A SICPOVM is a set of d^2 pure quantum states {|k>} in a d-dimensional Hilbert space,
all whose pairwise inner products have the same magnitude: |<k|j>^2 = 1/(d+1) [for k not equal to j].
SICPOVMs have been constructed analytically (and exactly) in dimensions 2, 3, 4, and 8.
The problem of constructing exact SICPOVMs in other dimensions is (as of 10/13/03) still
unsolved. However, we have numerical solutions in every dimension up to d=45, which satisfy
the former condition up to 1 part in 10^8 or better. This makes us suspect pretty strongly
that exact SICPOVMs do exist in all dimensions! Here, we present the numerical solutions,
as well as the known analytic solutions for d = 2, 3, and 4.

Each of these numerical solutions has the Z_d x Z_d covariance explained in quant-ph/0310075.

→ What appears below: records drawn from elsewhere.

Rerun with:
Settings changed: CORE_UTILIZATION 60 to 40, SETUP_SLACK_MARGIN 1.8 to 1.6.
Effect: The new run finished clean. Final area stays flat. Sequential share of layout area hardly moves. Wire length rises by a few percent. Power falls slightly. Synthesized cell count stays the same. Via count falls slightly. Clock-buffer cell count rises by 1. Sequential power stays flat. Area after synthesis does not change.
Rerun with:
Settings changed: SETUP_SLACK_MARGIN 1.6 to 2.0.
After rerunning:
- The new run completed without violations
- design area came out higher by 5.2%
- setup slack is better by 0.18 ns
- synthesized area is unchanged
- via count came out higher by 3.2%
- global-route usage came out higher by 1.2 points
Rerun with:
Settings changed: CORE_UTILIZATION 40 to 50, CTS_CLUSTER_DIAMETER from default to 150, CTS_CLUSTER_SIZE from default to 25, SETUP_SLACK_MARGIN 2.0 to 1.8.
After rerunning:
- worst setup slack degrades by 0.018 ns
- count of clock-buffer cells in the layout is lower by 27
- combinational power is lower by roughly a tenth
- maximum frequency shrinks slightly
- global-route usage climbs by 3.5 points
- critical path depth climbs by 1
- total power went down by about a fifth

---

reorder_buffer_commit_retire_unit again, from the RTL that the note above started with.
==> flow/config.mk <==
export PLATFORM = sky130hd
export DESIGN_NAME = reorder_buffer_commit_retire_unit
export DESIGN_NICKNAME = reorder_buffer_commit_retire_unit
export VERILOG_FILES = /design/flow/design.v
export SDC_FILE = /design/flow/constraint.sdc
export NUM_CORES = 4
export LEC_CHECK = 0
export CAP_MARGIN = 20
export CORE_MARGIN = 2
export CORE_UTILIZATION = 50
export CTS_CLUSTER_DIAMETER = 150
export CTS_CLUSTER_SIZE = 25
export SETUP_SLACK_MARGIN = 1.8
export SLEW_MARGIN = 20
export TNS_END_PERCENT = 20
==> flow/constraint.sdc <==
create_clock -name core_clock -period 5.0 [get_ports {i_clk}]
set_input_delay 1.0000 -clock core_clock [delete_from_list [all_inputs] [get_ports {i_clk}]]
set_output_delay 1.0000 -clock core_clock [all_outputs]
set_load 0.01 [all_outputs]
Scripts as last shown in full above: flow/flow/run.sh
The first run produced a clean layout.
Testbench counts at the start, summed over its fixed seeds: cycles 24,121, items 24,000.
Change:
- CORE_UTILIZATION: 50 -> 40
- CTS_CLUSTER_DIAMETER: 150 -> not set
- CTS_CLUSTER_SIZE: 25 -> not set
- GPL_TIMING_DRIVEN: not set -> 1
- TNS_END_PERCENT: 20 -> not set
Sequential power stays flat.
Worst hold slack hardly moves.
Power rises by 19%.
Source: an optimization exercise on an open RTL-to-GDS flow (aim: small area, a short achievable clock period and few clock cycles per item). Production flows keep margins and buffers that such runs may drop. Only the layout flow was run in this run; the RTL was not checked for function there. No activity file was given, so power comes from the tool's default toggle rates.

$ cat run.sh
#!/bin/bash
# synth_recipe.tcl (not shown) runs the flow's synth.tcl, then flattens the netlist and writes it again
# the make line also repeats each setting of config.mk as NAME=value (left out here)
make -C /OpenROAD-flow-scripts/flow DESIGN_CONFIG=/design/flow/config.mk WORK_HOME=/design/flow/orfs CLKGATE_MAP_FILE= SYNTH_SCRIPT=/design/flow/synth_recipe.tcl finish
$ cat config.mk
export PLATFORM = sky130hd
export DESIGN_NAME = conv_engine_top
export DESIGN_NICKNAME = conv_engine_top
export VERILOG_FILES = /design/flow/design.v
export SDC_FILE = /design/flow/constraint.sdc
export NUM_CORES = 4
export LEC_CHECK = 0
export CAP_MARGIN = 20
export CORE_MARGIN = 2
export CORE_UTILIZATION = 40
export SLEW_MARGIN = 20
$ cat constraint.sdc
create_clock -name core_clock -period 10.0 [get_ports {clk}]
set_input_delay 2.0000 -clock core_clock [delete_from_list [all_inputs] [get_ports {clk}]]
set_output_delay 2.0000 -clock core_clock [all_outputs]
set_load 0.01 [all_outputs]
Source: an optimization exercise on an open RTL-to-GDS flow (aim: small area). Production flows keep margins and buffers that such runs may drop.
Only simulation tests tie the RTL to the original design; equivalence was not proved.
Power is estimated from default activity; no workload was simulated.

## v6
// rv_core_top
module rv_core_top #(
  parameter int XLEN = rv_core_pkg::DEFAULT_XLEN
) (
  input  logic                  clk,
  input  logic                  rst_n,
  input  logic [XLEN-1:0]       boot_addr,
  output logic                  imem_req,
  output logic [XLEN-1:0]       imem_addr,
  input  logic                  imem_ack,
  input  rv_core_pkg::instr_t   imem_data,
  output logic                  retire_valid,
  output rv_core_pkg::reg_idx_t retire_rd,
  output logic [XLEN-1:0]       retire_value,
  output logic                  done
);
  logic        capture;
  logic [63:0] pc;
  logic        ph1, ph2;
  logic        ex_wr, ex_fin;
  logic        retire_q;
  logic        done_q;
  logic [4:0]  rd_q;
  logic [63:0] r;
  logic        use_rf0, use_pc0, rev0;
  logic        use_rf1, sub, c_sum, c_xor, c_or, c_and, c_slt, c_shift, c_sll, c_sra, wr, ecall;
  logic        i31;
  logic [31:0] imm;
  logic [4:0]  rs2_q;
  logic        use_rf1_q, sub_q, c_sum_q, c_xor_q, c_or_q, c_and_q, c_slt_q;
  logic        c_shift_q, c_sll_q, c_sra_q, wr_q, ecall_q, i31_q;
  logic        phx;
  logic [4:0]  raddr;
  logic        use_rf, use_pc, use_imm;
  logic [63:0] b;
  logic [2:0]  rs2_lo;
  logic [63:0] y;
  instruction_fetch u_fetch (
    .clk, .rst_n, .boot_addr,
    .halt     (done_q),
    .imem_ack,
    .imem_req,
    .pc,
    .capture
  );
  instruction_decode u_decode (
    .instr (imem_data),
    .use_rf0, .use_pc0, .rev0,
    .use_rf1, .sub, .c_sum, .c_xor, .c_or, .c_and, .c_slt, .c_shift, .c_sll, .c_sra,
    .wr, .ecall, .i31, .imm
  );
  always_ff @(posedge clk) begin
    rs2_q     <= imem_data[24:20];
    use_rf1_q <= use_rf1;
    sub_q     <= sub;
    c_sum_q   <= c_sum;
    c_xor_q   <= c_xor;
  ...
Size in the first run: ~4800 cells after synthesis, roughly 240 I/O pins, roughly 86000 um2 of cells after synthesis.
clock: 7.0 ns
lec_check: 0
cap_margin: 0
cell_pad_in_sites_detail_placement: 1
cell_pad_in_sites_global_placement: 2
core_margin: 2
core_utilization: 45
cts_buf_list: sky130_fd_sc_hd__clkbuf_16
cts_cluster_diameter: 70
cts_cluster_size: 22
place_density: 0.6
slew_margin: 0
synth_hierarchical: 1
standard.sh (not shown) runs the stock make flow with config.mk's settings and CLKGATE_MAP_FILE= SYNTH_SCRIPT=/design/flow/synth_recipe.tcl, a recipe that flattens the netlist after the stock synthesis.
==> flow/flow/run.sh <==
#!/bin/bash
# The standard layout, with two changes passed to ORFS through its variables:
# the port buffers are buf_1 cells, and clock tree synthesis inserts no dummy
# loads. Each step's full log stays in orfs/logs; make's output goes to
# flow_make.log.
set -o pipefail
export BUFFER_PORTS_ARGS="-buffer_cell sky130_fd_sc_hd__buf_1"
export CTS_ARGS="-sink_clustering_enable -repair_clock_nets -dont_use_dummy_load -sink_clustering_size 22 -sink_clustering_max_diameter 70 -buf_list sky130_fd_sc_hd__clkbuf_16"
bash standard.sh > flow_make.log 2>&1
For v7, these inputs were changed with respect to v6:
# v6
export LEC_CHECK = 0
export CAP_MARGIN = 0
export CELL_PAD_IN_SITES_DETAIL_PLACEMENT = 1
export CELL_PAD_IN_SITES_GLOBAL_PLACEMENT = 2
export CORE_MARGIN = 2
export CORE_UTILIZATION = 45
export CTS_BUF_LIST = sky130_fd_sc_hd__clkbuf_16
export CTS_CLUSTER_DIAMETER = 70
export CTS_CLUSTER_SIZE = 22
export PLACE_DENSITY = 0.6
export SLEW_MARGIN = 0
export SYNTH_HIERARCHICAL = 1
create_clock -name core_clock -period 7.0 [get_ports {clk}]
# v7
export LEC_CHECK = 0
export CAP_MARGIN = 0
export CELL_PAD_IN_SITES_DETAIL_PLACEMENT = 1
export CELL_PAD_IN_SITES_GLOBAL_PLACEMENT = 2
export CORE_MARGIN = 2
export CORE_UTILIZATION = 45
export CTS_BUF_LIST = sky130_fd_sc_hd__clkbuf_16
export CTS_CLUSTER_DIAMETER = 75
export CTS_CLUSTER_SIZE = 25
export PLACE_DENSITY = 0.6
export SLEW_MARGIN = 0
export SYNTH_HIERARCHICAL = 1
create_clock -name core_clock -period 7.0 [get_ports {clk}]
--- a/flow/flow/run.sh
+++ b/flow/flow/run.sh
@@ -6,4 +6,4 @@
 set -o pipefail
 export BUFFER_PORTS_ARGS="-buffer_cell sky130_fd_sc_hd__buf_1"
-export CTS_ARGS="-sink_clustering_enable -repair_clock_nets -dont_use_dummy_load -sink_clustering_size 22 -sink_clustering_max_diameter 70 -buf_list sky130_fd_sc_hd__clkbuf_16"
+export CTS_ARGS="-sink_clustering_enable -repair_clock_nets -dont_use_dummy_load -sink_clustering_size 25 -sink_clustering_max_diameter 75 -buf_list sky130_fd_sc_hd__clkbuf_16"
 bash standard.sh > flow_make.log 2>&1
--- outcome ---
As far as met1 track utilization from global routing is concerned, v6 and v7 perform about the same.
Between v7 and v6, it is v7 whose fraction of final layout cells sized beyond drive strength 1 is lower, by 0.21 points.
v7 ended with less final worst slack than v6.
Via density per instance: v7 vs v6 — no meaningful difference
As far as switching power as a share of total power is concerned, v7 and v6 perform about the same.
v6 → v7: core utilization now sits at about the same level, post-placement cell count now sits at about the same level, count of clock-buffer cells in the layout now sits lower, register-to-register slack now sits lower.
Status: total routed wirelength parity (v7, v6)

port drivers added, routing unchanged:
The results above use ideal ports. As a check the final layouts listed here were re-extracted and re-timed, cells and wires unchanged.
Step 1: set_driving_cell puts a clkbuf_16 on clk and a buf_2 on each other input, an assumption about the parent block.
Step 2 moves the port delays by t, midway between the first and last clock arrival at a register: inputs arrive t later, outputs are due t later. That takes back most of the time a late clock gives input paths.
Three values: ideal, step 1, step 2; two values: the first two.
run	shift t [ns]	slack for setup (ns)	hold slack, ns
v6	0.883	0.145 / 0.208 / -0.675	0.459 / 0.459 / 0.459
v7	0.885	0.071 / 0.133 / -0.752	0.463 / 0.463 / 0.463
Met with ideal ports but missed after step 2: setup timing in v6 and v7. The setup slack of v7, which loses most, moves by +0.062 ns with the drivers and by -0.823 ns with both steps.
From an optimization exercise on the open Yosys and OpenROAD flow, aimed at small area, a short achievable clock period and few clock cycles per item; shortcuts taken in it are not production practice. The RTL was checked by simulation tests, not by an equivalence proof against the original design. No activity file was given, so power comes from the tool's default toggle rates.

==> flow/design.v <==
`timescale 1ns / 1ps
package tcpqs_pkg;
    localparam int NUM_CLASSES = 3;
    localparam int ID_W        = 37;
    localparam int TOTAL_W     = 16;
    localparam int UPR_W       = 4;
    localparam int ITEM_W      = 40;
    localparam logic [0:0] REQ_ENQUEUE = 1'b0;
    localparam logic [0:0] REQ_SERVE   = 1'b1;
    localparam logic [1:0] CLASS_EMERGENCY = 2'd0;
    localparam logic [1:0] CLASS_URGENT    = 2'd1;
    localparam logic [1:0] CLASS_REGULAR   = 2'd2;
    localparam logic [1:0] CLASS_INVALID   = 2'd3;
    localparam logic [2:0] STATUS_ENQUEUED = 3'd0;
    localparam logic [2:0] STATUS_SERVED   = 3'd1;
    localparam logic [2:0] STATUS_EMPTY    = 3'd2;
    localparam logic [2:0] STATUS_FULL     = 3'd3;
    localparam logic [2:0] STATUS_INVALID  = 3'd4;
    localparam logic [TOTAL_W-1:0] COUNT_MAX = 16'hFFFF;
    localparam logic [UPR_W-1:0]   UPR_RESET = 4'd3;
endpackage
`timescale 1ns / 1ps
module tcpqs_ctrl
(
    input  logic                          clk,
    input  logic                          rst_n,
    input  logic                          in_valid,
    output logic                          in_ready,
    input  logic [tcpqs_pkg::ITEM_W-1:0]  in_item,
    input  logic                          fire,
    output logic                          stg_valid,
    output logic [tcpqs_pkg::ITEM_W-1:0]  stg_item
);
    logic                          skid_valid;
    logic [tcpqs_pkg::ITEM_W-1:0]  skid_item;
    logic                          accept;
    logic                          stg_open;
    assign in_ready = !skid_valid;
    assign accept   = in_valid && !skid_valid;
    assign stg_open = fire || !stg_valid;
    always_ff @(posedge clk)
    begin
        if (stg_open)
        begin
            stg_item <= skid_valid ? skid_item : in_item;
        end
        if (!stg_open && !skid_valid)
        begin
            skid_item <= in_item;
        end
    end
    always_ff @(posedge clk or negedge rst_n)
    begin
        if (!rst_n)
        begin
            stg_valid  <= 1'b0;
            skid_valid <= 1'b0;
        end
        else
        begin
            if (stg_open)
            begin
                stg_valid  <= skid_valid || accept;
                skid_valid <= 1'b0;
            end
            else if (accept)
            begin
                skid_valid <= 1'b1;
            end
        end
    end
endmodule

Thus, we give only the fiducial state, |0>. In order to generate the full SICPOVM from the
fiducial state, first generate a projective group representation from the generators
S = sum_k{|k><k+1 mod d|} and A = sum_k{exp(2*pi*I*k/d)|k><k|}. Then, each element of this
projective group of d^2 elements will act on |0> to produce a distinct element of the
SICPOVM. Note that when you generate the group, it's projective -- operators which differ
only by a phase are considered identical. Otherwise, you get more than d^2 elements!